- Your objective
Using the listing below, retype exactly the lines starting at the one with "input wire logic [$bits(bus_i.i_vld)-1:0]" and ending at the one with "first_global_vias = 1834", and include both.

#### Input records ####

<file path="config.mk">
export PLATFORM = sky130hd
export DESIGN_NAME = sirv_gnrl_skid_buf_flat
export DESIGN_NICKNAME = d
export VERILOG_FILES = /design/src/rtl/sirv_gnrl_skid_buf_pkg.sv /design/src/rtl/sirv_gnrl_skid_buf_if.sv /design/src/rtl/sirv_gnrl_dfflr.sv /design/src/rtl/sirv_gnrl_skid_buf.sv /design/src/flat_wrapper.sv
export SDC_FILE = /design/constraint.sdc
export NUM_CORES = 1
export LEC_CHECK = 0
export BUFFER_PORTS_ARGS = -buffer_cell sky130_fd_sc_hd__buf_2
export CAP_MARGIN = 10
export CORE_UTILIZATION = 53
export DETAILED_ROUTE_END_ITERATION = 10
export PLACE_DENSITY_LB_ADDON = 0.05
export SLEW_MARGIN = 20
export SYNTH_ARGS = -nofsm -noshare
export SYNTH_HDL_FRONTEND = slang
export SYNTH_SLANG_ARGS = --single-unit
</file>
<file path="constraint.sdc">
create_clock -name clk -period 2.15 [get_ports clk]
set_clock_uncertainty 0.15 [all_clocks]
set_input_delay 0.3225 -clock clk [delete_from_list [all_inputs] [get_ports clk]]
set_output_delay 0.3225 -clock clk [all_outputs]
set_load 0.05 [all_outputs]
</file>
<file path="src/rtl/sirv_gnrl_skid_buf_pkg.sv">
// Shared types for the 2-entry skid buffer: state encoding and occupancy decode.
// Optional feature macro used by the buffer: SIRV_SKID_BYPASS_EN.
package sirv_gnrl_skid_buf_pkg;

    localparam int unsigned SKID_CNT_W = 2;

    typedef enum logic [SKID_CNT_W-1:0] {
        SKID_EMPTY = 2'd0,
        SKID_ONE   = 2'd1,
        SKID_FULL  = 2'd2
    } skid_state_e;

    function automatic logic [SKID_CNT_W-1:0] skid_occ(input skid_state_e s);
        case (s)
            SKID_ONE:  skid_occ = 2'd1;
            SKID_FULL: skid_occ = 2'd2;
            default:   skid_occ = 2'd0;
        endcase
    endfunction

endpackage

</file>
<file path="src/rtl/sirv_gnrl_skid_buf_if.sv">
// Valid/ready bus for the skid buffer: upstream (i_*) and downstream (o_*) sides plus occupancy.
interface sirv_gnrl_skid_buf_if #(
    parameter int unsigned DW = 32
);
    logic          i_vld;
    logic          i_rdy;
    logic [DW-1:0] i_dat;
    logic          o_vld;
    logic          o_rdy;
    logic [DW-1:0] o_dat;
    logic [1:0]    o_cnt;

    modport slave (
        input  i_vld, i_dat, o_rdy,
        output i_rdy, o_vld, o_dat, o_cnt
    );

    modport master (
        output i_vld, i_dat, o_rdy,
        input  i_rdy, o_vld, o_dat, o_cnt
    );
endinterface

</file>
<file path="src/rtl/sirv_gnrl_dfflr.sv">
// Load-enable flop bank with asynchronous active-low reset to zero.
module sirv_gnrl_dfflr #(
    parameter int unsigned DW = 32
) (
    input  logic          clk,
    input  logic          rst_n,
    input  logic          lden,
    input  logic [DW-1:0] dnxt,
    output logic [DW-1:0] qout
);

    always_ff @(posedge clk or negedge rst_n) begin
        if (!rst_n) begin
            qout <= '0;
        end else if (lden) begin
            qout <= dnxt;
        end
    end

endmodule

</file>
<file path="src/rtl/sirv_gnrl_skid_buf.sv">
// 2-entry valid/ready skid buffer; i_rdy is decoded from registered state only.
// SIRV_SKID_BYPASS_EN: words pass combinationally through an empty buffer when o_rdy is high.
module sirv_gnrl_skid_buf
    import sirv_gnrl_skid_buf_pkg::*;
#(
    parameter int unsigned DW = 32
) (
    input  logic                 clk,
    input  logic                 rst_n,
    input  logic                 flush,
    sirv_gnrl_skid_buf_if.slave  bus
);

    logic [SKID_CNT_W-1:0] state_q;
    skid_state_e           state;
    skid_state_e           state_nxt;
    logic                  state_ld;

    logic [DW-1:0] main_q;
    logic [DW-1:0] main_nxt;
    logic          main_ld;
    logic [DW-1:0] skid_q;
    logic          skid_ld;

    logic i_rdy;
    logic o_vld;
    logic i_hs;
    logic o_hs;

    assign state = skid_state_e'(state_q);

    assign i_rdy = (state != SKID_FULL);
    assign i_hs  = bus.i_vld & i_rdy;
    assign o_hs  = o_vld & bus.o_rdy;

`ifdef SIRV_SKID_BYPASS_EN
    assign o_vld     = (state == SKID_EMPTY) ? bus.i_vld : 1'b1;
    assign bus.o_dat = (state == SKID_EMPTY) ? bus.i_dat : main_q;
`else
    assign o_vld     = (state != SKID_EMPTY);
    assign bus.o_dat = main_q;
`endif

    assign bus.i_rdy = i_rdy;
    assign bus.o_vld = o_vld;
    assign bus.o_cnt = skid_occ(state);

    // o_hs in EMPTY only occurs as a bypass pass-through; that word is never stored.
    always_comb begin
        state_nxt = state;
        main_ld   = 1'b0;
        skid_ld   = 1'b0;
        main_nxt  = bus.i_dat;
        case (state)
            SKID_EMPTY: begin
                if (i_hs && !o_hs) begin
                    main_ld   = 1'b1;
                    state_nxt = SKID_ONE;
                end
            end
            SKID_ONE: begin
                if (i_hs && o_hs) begin
                    main_ld = 1'b1;
                end else if (i_hs) begin
                    skid_ld   = 1'b1;
                    state_nxt = SKID_FULL;
                end else if (o_hs) begin
                    state_nxt = SKID_EMPTY;
                end
            end
            SKID_FULL: begin
                if (o_hs) begin
                    main_ld   = 1'b1;
                    main_nxt  = skid_q;
                    state_nxt = SKID_ONE;
                end
            end
            default: begin
                state_nxt = SKID_EMPTY;
            end
        endcase
        if (flush) begin
            main_ld   = 1'b0;
            skid_ld   = 1'b0;
            state_nxt = SKID_EMPTY;
        end
    end

    assign state_ld = (state_nxt != state);

    sirv_gnrl_dfflr #(.DW(SKID_CNT_W)) u_state_dfflr (
        .clk   (clk),
        .rst_n (rst_n),
        .lden  (state_ld),
        .dnxt  (state_nxt),
        .qout  (state_q)
    );

    sirv_gnrl_dfflr #(.DW(DW)) u_main_dfflr (
        .clk   (clk),
        .rst_n (rst_n),
        .lden  (main_ld),
        .dnxt  (main_nxt),
        .qout  (main_q)
    );

    sirv_gnrl_dfflr #(.DW(DW)) u_skid_dfflr (
        .clk   (clk),
        .rst_n (rst_n),
        .lden  (skid_ld),
        .dnxt  (bus.i_dat),
        .qout  (skid_q)
    );

endmodule

</file>
<file path="src/flat_wrapper.sv">
// flat-port wrapper written by rule: the top's interface ports become plain ports
module sirv_gnrl_skid_buf_flat import sirv_gnrl_skid_buf_pkg::*;
#(
    parameter int unsigned DW = 32
)
  (clk, rst_n, flush, bus_i_vld, bus_i_dat, bus_o_rdy, bus_i_rdy, bus_o_vld, bus_o_dat, bus_o_cnt);
  sirv_gnrl_skid_buf_if #(.DW(DW)) bus_i ();
  input  logic clk;
  input  logic rst_n;
  input  logic flush;
  input wire logic [$bits(bus_i.i_vld)-1:0] bus_i_vld;
  input wire logic [$bits(bus_i.i_dat)-1:0] bus_i_dat;
  input wire logic [$bits(bus_i.o_rdy)-1:0] bus_o_rdy;
  output wire logic [$bits(bus_i.i_rdy)-1:0] bus_i_rdy;
  output wire logic [$bits(bus_i.o_vld)-1:0] bus_o_vld;
  output wire logic [$bits(bus_i.o_dat)-1:0] bus_o_dat;
  output wire logic [$bits(bus_i.o_cnt)-1:0] bus_o_cnt;
  assign bus_i.i_vld = bus_i_vld;
  assign bus_i.i_dat = bus_i_dat;
  assign bus_i.o_rdy = bus_o_rdy;
  assign bus_i_rdy = bus_i.i_rdy;
  assign bus_o_vld = bus_i.o_vld;
  assign bus_o_dat = bus_i.o_dat;
  assign bus_o_cnt = bus_i.o_cnt;
  sirv_gnrl_skid_buf #(.DW(DW)) u_core (.clk(clk), .rst_n(rst_n), .flush(flush), .bus(bus_i));
endmodule
</file>
==> out/results.ini, run 1 <==
[logic_synthesis]
synth_seq_cells = 66
synth_top_area_share_pct = 56.3
synth_area_leader_cell = dfrtp_1
syn-num-nets = 227
syn_inst = 190
synth_cell_types = 19
synth-seq-area-share_pct = 56.3
ys_warn_count = 0
yosys-top-cells-area = dfrtp_1 (56%), mux2_2 (36%), buf_2 (1.2%)
synth_area_per_cell_um2 = 15.4
synth_area_um2 = 2930

[detailed_routing]
detail-route-antenna-nets = 0
wl_per_cell_um = 15.0
via_per_inst = 5.17
vias = 1795
drt-initial-drc-count = 45
drc = 0
wl_um = 5200
dr.pass1.iters = 5

[sta]
drv_slew = 0
max_freq_mhz = 543
period_minus_slack_ns = 1.84
fin_tns_setup_ns = 0
worstMarginPinSlew_ns = 0.330
setup_viol_count_final = 0
setup_slack_ns = 0.307
hold_viol = 0
period_share_pct = 85.7
relSlewSlack_pct = 77.4
rsz0062_at_grt = no

[clocking]
cts_buffer_depth = 2
cts_sinks = 66
clkSlewWorstSetupHoldPaths_ns = 0.07
ctsResizeCount = 0
cts_buffers = 9
htreeDepth = 3
cts_tree = done
cts_root_buf = clkbuf_8
clkLatencyLatePin_ns = 0.32

[floorplanning]
ioPinCount = 73
die_h_um = 76.4
rows = 26
die_area_um2 = 5840
core_um2 = 5200
die_w_um = 76.4
start_util_pct = 56.3

[cells_and_area]
finalNonFillerCells = 347
drive_gt1_share_pct = 70.4
n_antenna_cell = 0
final_common_cell = mux2_2
final_cell_mix = mux2_2 (95), buf_2 (72), dfrtp_1 (66)
fin_nets = 309
fin_area_um2 = 3620
layout-area-overhead-vs-synth_pct = 23.3

[critical_path]
crit_required_ns = 2.21
critPathCaptureType = flip-flop
path_class = reg -> reg
startpoint_type = flip-flop
cp_max_fo = 19
cp.arrival_ns = 1.91

[global_routing]
grt_max_degree = 67
first_global_vias = 1834
grt_overflow = 0
grt_pass1_wl_um = 8780
grtUsageTotal_pct = 19.5
antenna_found_initial = 0

[pwr]
total_power_mw = 3.72
p_leak_nw = 1.71
max-vdd-ir-drop_uv = 523
cellPowerDensity_nw_per_um2 = 1030

[placed_design]
place_area_um2 = 3420
dpl.hpwl_um = 3570
gp_routability_congestion = 0.755
place_ws_ns = 0.313
portBuffers = 72
placed_cells = 330

[flow_run]
cap_violations = 0

[min_path]
hold_class = in -> reg

[outcome]
status = completed

-- final timing paths --
kind | from | to | slack [ns] | cells past startpoint
worst min-delay path | bus_i_dat[24] | u_core.u_skid_dfflr.qout[24]$_DFFE_PN0P_ | 0.09 | 2
min in group asynchronous | rst_n | u_core.u_skid_dfflr.qout[13]$_DFFE_PN0P_ | 0.38 | 3
worst max-delay path | u_core.u_state_dfflr.qout[1]$_DFFE_PN0P_ | u_core.u_main_dfflr.qout[27]$_DFFE_PN0P_ | 0.31 | 4
max in group asynchronous | rst_n | u_core.u_skid_dfflr.qout[4]$_DFFE_PN0P_ | 1.18 | 3
worst min register to register | u_core.u_main_dfflr.qout[15]$_DFFE_PN0P_ | u_core.u_main_dfflr.qout[15]$_DFFE_PN0P_ | 0.35 | 1
worst max register to register | u_core.u_state_dfflr.qout[1]$_DFFE_PN0P_ | u_core.u_main_dfflr.qout[27]$_DFFE_PN0P_ | 0.31 | 4
-- metal layers --
metal / global-route usage (%) / vias up / part of all wire (%)
li1: - / 843 / -
met3: 4.55 / 7 / 4.6
met4: 9.81 / 0 / 1.6
met1: 25.4 / 892 / 46
met2: 30.7 / 53 / 48
met5: 0 / - / 0
-- cell families (layout without fill, tap and decap cells) --
family,count (synthesis),count (layout),share of synthesized area (%)
compound gates,4,4,1.49
buf+inv,11,98,2.09
simple gates,12,12,2.90
mux,97,97,37.2
flops,66,66,56.3
-- worst max-delay path, stage by stage (launching register included) --
cell and delay, ns:
dfrtp_1 0.50, mux2i_1 0.18, o31ai_4 0.21, buf_4 0.31, mux2_2 0.37
-- flip-flops by register name, indices dropped and copies added (netlist names) --
signal                     cells
u_core.u_main_dfflr.qout      32
u_core.u_skid_dfflr.qout      32
u_core.u_state_dfflr.qout      2
-- stage by stage --
step | hold WS (ns) | util, %
CTS | 0.0746 | 69.5
detailed placement | 0.216 | 65.8
finish | 0.0904 | 69.5
global route | 0.0776 | 69.5
global placement | 0.218 | 65.8
floorplan | -0.123 | -
-- power by group --
part,total [mW],internal [mW],switching [mW]
Sequential,1.68,1.54,0.140
Clock,0.943,0.511,0.432
Combinational,1.09,0.400,0.691
-- synthesized netlist by cell type --
| cell type | number |
|---|---|
| a21boi_0 | 1 |
| a21oi_1 | 1 |
| buf_2 | 7 |
| buf_4 | 3 |
| dfrtp_1 | 66 |
| inv_1 | 1 |
| mux2_1 | 1 |
| mux2_2 | 95 |
| mux2i_1 | 1 |
| nand2_1 | 2 |
| nand3_1 | 1 |
| nand3b_4 | 1 |
| nand4bb_1 | 1 |
| nor2_1 | 2 |
| nor2b_1 | 3 |
| o21ba_2 | 1 |
| o31ai_4 | 1 |
| or2_2 | 1 |
| or3b_2 | 1 |
-- cell type report --
class | count | area, µm²
sequential | 66 | 1650
fill | 394 | 1590
multi-input combinational | 113 | 1220
timing repair buffer | 81 | 468
clock buffer | 14 | 173
tap | 70 | 87.6
clock inverter | 2 | 10.0
inverter | 1 | 3.75
-- timing repair --
action / 4_1_cts / 5_1_grt
hold buffers: 1 / 0
buffers inserted: 0 / 0
endpoints found under the hold margin: 66 / 0
No activity file was read; power rests on OpenSTA's default activity.
==> run 2, diff against run 1 <==
--- a/config.mk
+++ b/config.mk
@@ -5,10 +5,12 @@
 export SDC_FILE = /design/constraint.sdc
 export NUM_CORES = 1
 export LEC_CHECK = 0
-export BUFFER_PORTS_ARGS = -buffer_cell sky130_fd_sc_hd__buf_2
 export CAP_MARGIN = 10
-export CORE_UTILIZATION = 53
+export CELL_PAD_IN_SITES_DETAIL_PLACEMENT = 0
+export CELL_PAD_IN_SITES_GLOBAL_PLACEMENT = 1
+export CORE_UTILIZATION = 51
 export DETAILED_ROUTE_END_ITERATION = 10
+export DONT_BUFFER_PORTS = 1
 export PLACE_DENSITY_LB_ADDON = 0.05
 export SLEW_MARGIN = 20
 export SYNTH_ARGS = -nofsm -noshare
==> run 2 against run 1 <==
Net effect:
- first-iteration DRC count grew 8.9%
- register-to-register slack about the same
- cell count decreased by 10%
- routed wire length rose by 10%
- largest power group unchanged
- sequential share of layout area up 0.38 points
- fmax increased by 0.42%
- non-clock buffer count is 36 lower
- worst hold slack got worse by 0.060 ns
- via count shrank 4.8%
==> out/results.ini, run 2 (synthesis gave the netlist of run 1 again) <==
[outcome]
status = completed

[detailed_routing]
wl_um = 5730
wl_per_cell_um = 18.4
detail-route-antenna-nets = 0
drc = 0
drt-initial-drc-count = 49
dr.pass1.iters = 4
vias = 1708
via_per_inst = 5.47

[sta]
drv_slew = 0
setup_viol_count_final = 0
relSlewSlack_pct = 66.1
fin_hold_ws_ns = 0.0299
hold_viol = 0
period_share_pct = 85.4
fin_tns_setup_ns = 0
max_freq_mhz = 545
worstMarginPinSlew_ns = 0.508
period_minus_slack_ns = 1.84
rsz0062_at_grt = no

[cells_and_area]
drive_gt1_share_pct = 52.9
layout-area-overhead-vs-synth_pct = 22.3
largestRegisters = u_core.u_main_dfflr.qout (32), u_core.u_skid_dfflr.qout (32), u_core.u_state_dfflr.qout (2)
n_antenna_cell = 0
fin_area_um2 = 3590
fin_nets = 273
nFillCells = 423
final_util_pct = 64.7
final_cell_mix = mux2_2 (95), dfrtp_1 (66), dlygate4sd3_1 (34)
final_common_cell = mux2_2

[floorplanning]
ioPinCount = 73
start_util_pct = 52.9
die_h_um = 77.8
die_area_um2 = 6060
rows = 27
core_um2 = 5540
die_w_um = 77.8

[critical_path]
crit_required_ns = 2.21
critPathCaptureType = flip-flop
cp_max_fo = 17
cp.arrival_ns = 1.90
startpoint_type = flip-flop
path_class = reg -> reg
startpoint = u_core.u_state_dfflr.qout[1]$_DFFE_PN0P_
rr_startpoint = u_core.u_state_dfflr.qout[1]$_DFFE_PN0P_

[pwr]
total_power_mw = 3.59
p_leak_nw = 1.56
max-vdd-ir-drop_uv = 522
cellPowerDensity_nw_per_um2 = 1000

[clocking]
cts_root_buf = clkbuf_8
ctsResizeCount = 0
clkLatencyLatePin_ns = 0.33
cts_sinks = 66
htreeDepth = 3
cts_tree = done
cts_buffers = 9
clkSlewWorstSetupHoldPaths_ns = 0.07
cts_buffer_depth = 2

[min_path]
holdCritStartpoint = bus_o_rdy
hold_class = in -> reg

[global_routing]
antenna_found_initial = 0
grt_overflow = 0
first_global_vias = 1927
grtUsageTotal_pct = 21.0
grt_max_degree = 67
grt_pass1_wl_um = 9540

[placed_design]
portBuffers = 0
dpl.hpwl_um = 3640
gp_routability_congestion = 0.695
place_area_um2 = 3050

[flow_run]
cap_violations = 0

[run 2: cell count changes in the layout (fill, tap and decap cells not counted), sizes merged]
cell	before	now
buf	80	11
clkinv	2	3
clkbuf	14	12
dlygate4sd3	1	34
[run 2: layer usage]
| layer | track usage (%) | wire (µm) | vias to the layer above |
|---|---|---|---|
| met5 | 0 | 0 | - |
| met4 | 10.6 | 93 | 0 |
| met3 | 5.88 | 403 | 8 |
| met2 | 34.7 | 2910 | 49 |
| met1 | 24.9 | 2320 | 880 |
| li1 | - | - | 771 |
[run 2: path summary, 6_finish.rpt]
kind	endpoint	slack [ns]	depth (start not counted)
min in group asynchronous	u_core.u_main_dfflr.qout[17]$_DFFE_PN0P_	0.37	2
worst max register to register	u_core.u_main_dfflr.qout[30]$_DFFE_PN0P_	0.31	4
max in group asynchronous	u_core.u_skid_dfflr.qout[25]$_DFFE_PN0P_	1.20	2
worst max-delay path	u_core.u_main_dfflr.qout[30]$_DFFE_PN0P_	0.31	4
worst min-delay path	u_core.u_state_dfflr.qout[1]$_DFFE_PN0P_	0.03	2
worst min register to register	u_core.u_skid_dfflr.qout[16]$_DFFE_PN0P_	0.35	1
[run 2: repair_timing]
action / 4_1_cts / 5_1_grt
buffers inserted: 0 / 0
endpoints found under the hold margin: 99 / 0
hold buffers: 35 / 0
[run 2: per-stage QoR]
step                instances  setup slack, ns
global placement          262            0.381
global route              312            0.212
detailed placement        262            0.321
CTS                       312            0.300
finish                    312            0.315
floorplan                 190            0.315
[run 2: final cells by class]
class / instances / area (µm²) / area share [%]
Clock buffer: 12 / 155 / 4.33
Clock inverter: 3 / 15.0 / 0.419
Inverter: 1 / 3.75 / 0.105
Multi-Input combinational cell: 113 / 1230 / 34.2
Sequential cell: 66 / 1650 / 46.1
Tap cell: 72 / 90.1 / 2.51
Timing Repair Buffer: 45 / 443 / 12.4
[run 2: critical path, cell delays in order (launching register included)]
cell and delay [ns]:
dfrtp_1 0.50, mux2i_1 0.19, o31ai_4 0.21, buf_4 0.29, mux2_2 0.36
[run 2: power by group]
| part | switching [mW] | total [mW] | leakage (nW) | internal [mW] |
|---|---|---|---|---|
| logic | 0.175 | 0.506 | 0.671 | 0.331 |
| clock network | 0.447 | 0.917 | 0.0920 | 0.470 |
| registers | 0.638 | 2.17 | 0.795 | 1.53 |
| total | 1.26 | 3.59 | 1.56 | 2.34 |
==> src/rtl/weapon_anim_sequencer.sv <==
// Shotgun sprite sequencer (idle/shoot/reload) with ammo ownership; updates only at start of vblank.
// Latency: a request captured in IDLE shows on outputs at the next vblank tick edge (<= 1 frame).
// Backpressure: none; requests outside IDLE are dropped, fire_ack is a one-cycle pulse.
// Ports: clk, reset (async active-low), vCount, game_active, fire_req, reload_req in;
//        frame_sel, weapon_state (one-hot), ammo, fire_ack, busy out.
module weapon_anim_sequencer
    import weapon_pkg::*;
#(
    parameter int SHOOT_FRAMES  = 6,
    parameter int RELOAD_FRAMES = 8,
    parameter int AMMO_MAX      = 8,
    parameter int AUTO_RELOAD   = 1,
    parameter int VBLANK_LINE   = 480
) (
    input  logic       clk,
    input  logic       reset,
    input  logic [9:0] vCount,
    input  logic       game_active,
    input  logic       fire_req,
    input  logic       reload_req,
    output logic [2:0] frame_sel,
    output logic [2:0] weapon_state,
    output logic [3:0] ammo,
    output logic       fire_ack,
    output logic       busy
);

    localparam logic [3:0] SHOOT_LAST  = 4'(SHOOT_FRAMES - 1);
    localparam logic [3:0] RELOAD_LAST = 4'(RELOAD_FRAMES - 1);
    localparam logic [3:0] AMMO_FULL   = 4'(AMMO_MAX);

    logic tick;

    vblank_tick #(.VBLANK_LINE(VBLANK_LINE)) u_vblank_tick (
        .clk    (clk),
        .reset  (reset),
        .vCount (vCount),
        .tick   (tick)
    );

    wstate_t    state, state_nxt;
    logic [3:0] tick_cnt, tick_cnt_nxt;
    logic [1:0] sub, sub_nxt;
    logic [3:0] ammo_nxt;
    logic [2:0] frame_sel_nxt;
    logic       fire_ack_nxt;
    logic       fire_pend, fire_pend_nxt;
    logic       reload_pend, reload_pend_nxt;
    logic       fire_now, reload_now;

    always_ff @(posedge clk or negedge reset) begin
        if (!reset) begin
            state       <= ST_IDLE;
            tick_cnt    <= '0;
            sub         <= '0;
            ammo        <= AMMO_FULL;
            frame_sel   <= FRAME_IDLE;
            fire_ack    <= 1'b0;
            fire_pend   <= 1'b0;
            reload_pend <= 1'b0;
        end else begin
            state       <= state_nxt;
            tick_cnt    <= tick_cnt_nxt;
            sub         <= sub_nxt;
            ammo        <= ammo_nxt;
            frame_sel   <= frame_sel_nxt;
            fire_ack    <= fire_ack_nxt;
            fire_pend   <= fire_pend_nxt;
            reload_pend <= reload_pend_nxt;
        end
    end

    // A request landing on the tick cycle itself is honoured rather than lost.
    assign fire_now   = fire_pend | fire_req;
    assign reload_now = reload_pend | reload_req;

    always_comb begin
        state_nxt       = state;
        tick_cnt_nxt    = tick_cnt;
        sub_nxt         = sub;
        ammo_nxt        = ammo;
        frame_sel_nxt   = frame_sel;
        fire_ack_nxt    = 1'b0;
        fire_pend_nxt   = fire_pend;
        reload_pend_nxt = reload_pend;

        if (state == ST_IDLE && !tick) begin
            if (fire_req)   fire_pend_nxt   = 1'b1;
            if (reload_req) reload_pend_nxt = 1'b1;
        end

        if (tick) begin
            if (state != ST_IDLE && !game_active) begin
                // Abort: shot keeps its spent shell, reload leaves ammo as it was.
                state_nxt       = ST_IDLE;
                tick_cnt_nxt    = '0;
                sub_nxt         = '0;
                frame_sel_nxt   = FRAME_IDLE;
                fire_pend_nxt   = 1'b0;
                reload_pend_nxt = 1'b0;
            end else begin
                case (state)
                    ST_IDLE: begin
                        fire_pend_nxt   = 1'b0;
                        reload_pend_nxt = 1'b0;
                        tick_cnt_nxt    = '0;
                        sub_nxt         = '0;
                        if (game_active) begin
                            if (fire_now && ammo != 4'd0) begin
                                state_nxt     = ST_SHOOT1;
                                ammo_nxt      = ammo - 4'd1;
                                fire_ack_nxt  = 1'b1;
                                frame_sel_nxt = FRAME_SHOOT1;
                            end else if ((fire_now && ammo == 4'd0 && AUTO_RELOAD != 0) ||
                                         (reload_now && ammo < AMMO_FULL)) begin
                                state_nxt     = ST_RELOAD;
                                frame_sel_nxt = FRAME_RELOAD0;
                            end
                        end
                    end
                    ST_SHOOT1, ST_SHOOT2: begin
                        if (tick_cnt == SHOOT_LAST) begin
                            tick_cnt_nxt = '0;
                            if (state == ST_SHOOT1) begin
                                state_nxt     = ST_SHOOT2;
                                frame_sel_nxt = FRAME_SHOOT2;
                            end else begin
                                state_nxt     = ST_IDLE;
                                frame_sel_nxt = FRAME_IDLE;
                            end
                        end else begin
                            tick_cnt_nxt = tick_cnt + 4'd1;
                        end
                    end
                    ST_RELOAD: begin
                        if (tick_cnt == RELOAD_LAST) begin
                            tick_cnt_nxt = '0;
                            if (sub == 2'd3) begin
                                state_nxt     = ST_IDLE;
                                sub_nxt       = '0;
                                ammo_nxt      = AMMO_FULL;
                                frame_sel_nxt = FRAME_IDLE;
                            end else begin
                                sub_nxt       = sub + 2'd1;
                                frame_sel_nxt = FRAME_RELOAD0 + {1'b0, sub_nxt};
                            end
                        end else begin
                            tick_cnt_nxt = tick_cnt + 4'd1;
                        end
                    end
                    default: state_nxt = ST_IDLE;
                endcase
            end
        end
    end

    assign weapon_state = ws_decode(state);
    assign busy         = (state != ST_IDLE);

endmodule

####

- Response to this exercise
  input wire logic [$bits(bus_i.i_vld)-1:0] bus_i_vld;
  input wire logic [$bits(bus_i.i_dat)-1:0] bus_i_dat;
  input wire logic [$bits(bus_i.o_rdy)-1:0] bus_o_rdy;
  output wire logic [$bits(bus_i.i_rdy)-1:0] bus_i_rdy;
  output wire logic [$bits(bus_i.o_vld)-1:0] bus_o_vld;
  output wire logic [$bits(bus_i.o_dat)-1:0] bus_o_dat;
  output wire logic [$bits(bus_i.o_cnt)-1:0] bus_o_cnt;
  assign bus_i.i_vld = bus_i_vld;
  assign bus_i.i_dat = bus_i_dat;
  assign bus_i.o_rdy = bus_o_rdy;
  assign bus_i_rdy = bus_i.i_rdy;
  assign bus_o_vld = bus_i.o_vld;
  assign bus_o_dat = bus_i.o_dat;
  assign bus_o_cnt = bus_i.o_cnt;
  sirv_gnrl_skid_buf #(.DW(DW)) u_core (.clk(clk), .rst_n(rst_n), .flush(flush), .bus(bus_i));
endmodule
</file>
==> out/results.ini, run 1 <==
[logic_synthesis]
synth_seq_cells = 66
synth_top_area_share_pct = 56.3
synth_area_leader_cell = dfrtp_1
syn-num-nets = 227
syn_inst = 190
synth_cell_types = 19
synth-seq-area-share_pct = 56.3
ys_warn_count = 0
yosys-top-cells-area = dfrtp_1 (56%), mux2_2 (36%), buf_2 (1.2%)
synth_area_per_cell_um2 = 15.4
synth_area_um2 = 2930

[detailed_routing]
detail-route-antenna-nets = 0
wl_per_cell_um = 15.0
via_per_inst = 5.17
vias = 1795
drt-initial-drc-count = 45
drc = 0
wl_um = 5200
dr.pass1.iters = 5

[sta]
drv_slew = 0
max_freq_mhz = 543
period_minus_slack_ns = 1.84
fin_tns_setup_ns = 0
worstMarginPinSlew_ns = 0.330
setup_viol_count_final = 0
setup_slack_ns = 0.307
hold_viol = 0
period_share_pct = 85.7
relSlewSlack_pct = 77.4
rsz0062_at_grt = no

[clocking]
cts_buffer_depth = 2
cts_sinks = 66
clkSlewWorstSetupHoldPaths_ns = 0.07
ctsResizeCount = 0
cts_buffers = 9
htreeDepth = 3
cts_tree = done
cts_root_buf = clkbuf_8
clkLatencyLatePin_ns = 0.32

[floorplanning]
ioPinCount = 73
die_h_um = 76.4
rows = 26
die_area_um2 = 5840
core_um2 = 5200
die_w_um = 76.4
start_util_pct = 56.3

[cells_and_area]
finalNonFillerCells = 347
drive_gt1_share_pct = 70.4
n_antenna_cell = 0
final_common_cell = mux2_2
final_cell_mix = mux2_2 (95), buf_2 (72), dfrtp_1 (66)
fin_nets = 309
fin_area_um2 = 3620
layout-area-overhead-vs-synth_pct = 23.3

[critical_path]
crit_required_ns = 2.21
critPathCaptureType = flip-flop
path_class = reg -> reg
startpoint_type = flip-flop
cp_max_fo = 19
cp.arrival_ns = 1.91

[global_routing]
grt_max_degree = 67
first_global_vias = 1834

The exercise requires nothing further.